Beware that you can only call init once.

Remember there is no downside in repeating URLs since they will all be cached, so if you need the same asset in two bundles you can duplicate the request without any extra cost!

Background loading

The old approach to loading was to use Loader to load all your assets at the beginning of your app, but users are less patient now and want content to be instantly available so the practices are moving towards loading the bare minimum needed to show the user some content and, while they are interacting with that, we keep loading the following content in the background.

Luckily, Assets has us covered with a system that allows us to load everything in the background and in case we need some assets right now, bump them to the top of the queue so we can minimize loading times.

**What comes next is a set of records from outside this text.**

===== src/rtl/pfd_regs.vh =====
// Constants for the phase detector and lock output block
`ifndef PFD_REGS_VH
`define PFD_REGS_VH
`define PFD_PCT_W        7
`define PFD_FINE_PCT_00  7'h46
`define PFD_FINE_PCT_01  7'h50
`define PFD_FINE_PCT_10  7'h5A
`define PFD_FINE_PCT_11  7'h64
`define PFD_COARSE_PCT_00 7'h19
`define PFD_COARSE_PCT_01 7'h32
`define PFD_COARSE_PCT_10 7'h4B
`define PFD_COARSE_PCT_11 7'h64
`define PFD_MOD_65       7'h41
`define PFD_MOD_64       7'h40
`define PFD_RST_PCT      7'h46
`define PFD_RST_MODULUS  7'h41
`endif

===== src/rtl/pfd_core.v =====
// Phase/frequency detector outputs with lock indicator
`timescale 1ns/1ps
`default_nettype none
`include "pfd_regs.vh"
module pfd_core
(
    // Clock and reset
    input  wire       clock,
    input  wire       rst_n,
    // Divided pulse trains from outside
    input  wire       divided_reference,
    input  wire       divided_vco,
    // Configuration bits
    input  wire       polarity_bit,
    input  wire       detector_select_bit,
    input  wire       lock_detect_enable_bit,
    input  wire       standby_bit,
    input  wire       current_code_high,
    input  wire       current_code_low,
    input  wire       step_size_or_port_bit,
    input  wire       port_mode,
    input  wire       modulus_control,
    // Single-ended pump drive
    output reg        pump_source_en,
    output reg        pump_sink_en,
    output reg        pump_hiz,
    output reg  [6:0] pump_current_pct,
    // Double-ended lines, active low
    output reg        phase_ref_n,
    output reg        phase_vco_n,
    // Lock indicator and prescaler modulus
    output reg        lock_indicator,
    output reg  [6:0] prescale_modulus
);
    // Recovery states after standby
    localparam [1:0] ST_RUN     = 2'h0;
    localparam [1:0] ST_STANDBY = 2'h1;
    localparam [1:0] ST_WAIT    = 2'h2;

    wire [1:0] pin_in;
    wire [1:0] pin_lvl;
    wire [1:0] pin_edge;
    wire       ref_edge;
    wire       vco_edge;
    wire       both;
    reg        ref_flag;
    reg        vco_flag;
    reg        next_ref_flag;
    reg        next_vco_flag;
    reg  [1:0] state;
    reg  [1:0] next_state;
    reg        lead_n;
    reg        lag_n;
    reg  [6:0] next_pct;
    reg  [6:0] next_modulus;
    reg        next_source_en;
    reg        next_sink_en;
    reg        next_hiz;
    reg        next_ref_n;
    reg        next_vco_n;
    reg        next_lock;

    // Channel 0 is the divided reference, channel 1 the divided VCO
    assign pin_in = {divided_vco, divided_reference};

    // Three stages per pin; a level counts once stages two and three agree
    genvar ch;
    generate
        for (ch = 0; ch < 2; ch = ch + 1)
        begin : g_sync
            reg [2:0] stage;
            reg       seen;
            always @(posedge clock)
            begin
                if (!rst_n)
                begin
                    stage <= 3'h0;
                    seen  <= 1'b0;
                end
                else
                begin
                    stage <= {stage[1:0], pin_in[ch]};
                    if (stage[2] == stage[1])
                        seen <= stage[2];
                end
            end
            assign pin_lvl[ch]  = (stage[2] == stage[1]) ? stage[2] : seen;
            assign pin_edge[ch] = pin_lvl[ch] & ~seen;
        end
    endgenerate

    assign ref_edge = pin_edge[0];
    assign vco_edge = pin_edge[1];
    assign both     = ref_flag & vco_flag;

    // After standby, pulses wait for the first VCO edge, which is consumed
    always @*
    begin
        next_state = state;
        case (state)
            ST_RUN:
            begin
                if (standby_bit)
                    next_state = ST_STANDBY;
            end
            ST_STANDBY:
            begin
                if (!standby_bit && vco_edge)
                    next_state = ST_RUN;
                else if (!standby_bit)
                    next_state = ST_WAIT;
            end
            ST_WAIT:
            begin
                if (standby_bit)
                    next_state = ST_STANDBY;
                else if (vco_edge)
                    next_state = ST_RUN;
            end
            default:
                next_state = ST_STANDBY;
        endcase
    end

    // Recovery state register
    always @(posedge clock)
    begin
        if (!rst_n)
            state <= ST_RUN;
        else
            state <= next_state;
    end

    // Edge-set flags, cleared together once both are set
    always @*
    begin
        next_ref_flag = ref_flag;
        next_vco_flag = vco_flag;
        if (standby_bit || state != ST_RUN)
        begin
            next_ref_flag = 1'b0;
            next_vco_flag = 1'b0;
        end
        else if (both)
        begin
            next_ref_flag = 1'b0;
            next_vco_flag = 1'b0;
        end
        else
        begin
            if (ref_edge)
                next_ref_flag = 1'b1;
            if (vco_edge)
                next_vco_flag = 1'b1;
        end
    end

    always @(posedge clock)
    begin
        if (!rst_n)
        begin
            ref_flag <= 1'b0;
            vco_flag <= 1'b0;
        end
        else
        begin
            ref_flag <= next_ref_flag;
            vco_flag <= next_vco_flag;
        end
    end

    // Current step table
    always @*
    begin
        case ({step_size_or_port_bit & ~port_mode, current_code_high, current_code_low})
            3'h0: next_pct = `PFD_FINE_PCT_00;
            3'h1: next_pct = `PFD_FINE_PCT_01;
            3'h2: next_pct = `PFD_FINE_PCT_10;
            3'h3: next_pct = `PFD_FINE_PCT_11;
            3'h4: next_pct = `PFD_COARSE_PCT_00;
            3'h5: next_pct = `PFD_COARSE_PCT_01;
            3'h6: next_pct = `PFD_COARSE_PCT_10;
            default: next_pct = `PFD_COARSE_PCT_11;
        endcase
    end

    // Internal lines: a lone flag pulses its own line, both flags pulse both
    always @*
    begin
        case ({ref_flag, vco_flag})
            2'b01:
            begin
                lead_n = 1'b0;
                lag_n  = 1'b1;
            end
            2'b10:
            begin
                lead_n = 1'b1;
                lag_n  = 1'b0;
            end
            2'b11:
            begin
                lead_n = 1'b0;
                lag_n  = 1'b0;
            end
            default:
            begin
                lead_n = 1'b1;
                lag_n  = 1'b1;
            end
        endcase
    end

    // Output selection by detector select, standby and polarity
    always @*
    begin
        next_modulus = modulus_control ? `PFD_MOD_64 : `PFD_MOD_65;
        if (standby_bit || !detector_select_bit)
        begin
            next_source_en = 1'b0;
            next_sink_en   = 1'b0;
            next_hiz       = 1'b1;
        end
        else
        begin
            next_sink_en   = polarity_bit ? ~lag_n  : ~lead_n;
            next_source_en = polarity_bit ? ~lead_n : ~lag_n;
            next_hiz       = 1'b0;
        end
        if (standby_bit || detector_select_bit)
        begin
            next_ref_n = 1'b1;
            next_vco_n = 1'b1;
        end
        else
        begin
            next_vco_n = polarity_bit ? lag_n  : lead_n;
            next_ref_n = polarity_bit ? lead_n : lag_n;
        end
        if (!lock_detect_enable_bit)
            next_lock = 1'b0;
        else if (standby_bit)
            next_lock = 1'b1;
        else
            next_lock = lead_n & lag_n;
    end

    // Single-ended pump drive registers
    always @(posedge clock)
    begin
        if (!rst_n)
        begin
            pump_source_en <= 1'b0;
            pump_sink_en   <= 1'b0;
            pump_hiz       <= 1'b1;
        end
        else
        begin
            pump_source_en <= next_source_en;
            pump_sink_en   <= next_sink_en;
            pump_hiz       <= next_hiz;
        end
    end

    // Double-ended line registers
    always @(posedge clock)
    begin
        if (!rst_n)
        begin
            phase_ref_n <= 1'b1;
            phase_vco_n <= 1'b1;
        end
        else
        begin
            phase_ref_n <= next_ref_n;
            phase_vco_n <= next_vco_n;
        end
    end

    // Lock indicator register
    always @(posedge clock)
    begin
        if (!rst_n)
        begin
            lock_indicator <= 1'b0;
        end
        else
        begin
            lock_indicator <= next_lock;
        end
    end

    // Current code register
    always @(posedge clock)
    begin
        if (!rst_n)
            pump_current_pct <= `PFD_RST_PCT;
        else
            pump_current_pct <= next_pct;
    end

    // Prescaler modulus register
    always @(posedge clock)
    begin
        if (!rst_n)
            prescale_modulus <= `PFD_RST_MODULUS;
        else
            prescale_modulus <= next_modulus;
    end
endmodule // pfd_core
`default_nettype wire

To achieve this, we have the methods Assets.backgroundLoad(...) and Assets.backgroundLoadBundle(...) that will passively begin to load these assets in the background. So when you finally come to loading them you will get a promise that resolves to the loaded assets immediately.

When you finally need the assets to show, you call the usual Assets.load(...) or Assets.loadBundle(...) and you will get the corresponding promise.

The best way to do this is using bundles, see the following example:

import { Application, Assets, Sprite } from 'pixi.js';

// Create a new application
const app = new Application();

async function init()
{
// Initialize the application
await app.init({ background: '#1099bb', resizeTo: window });

// Append the application canvas to the document body
document.body.appendChild(app.canvas);

// Manifest example
const manifestExample = {
bundles: [
{
name: 'load-screen',
assets: [
{
alias: 'flowerTop',
src: 'https://pixijs.com/assets/flowerTop.png',
},
],
},
{
name: 'game-screen',
assets: [
{
alias: 'eggHead',
src: 'https://pixijs.com/assets/eggHead.png',
},
],
},
],
};

await Assets.init({ manifest: manifestExample });

// Bundles can be loaded in the background too!
Assets.backgroundLoadBundle(['load-screen', 'game-screen']);
}

init();

We create one bundle for each screen our game will have and set them all to start downloading at the beginning of our app. If the user progresses slowly enough in our app then they should never get to see a loading screen after the first one!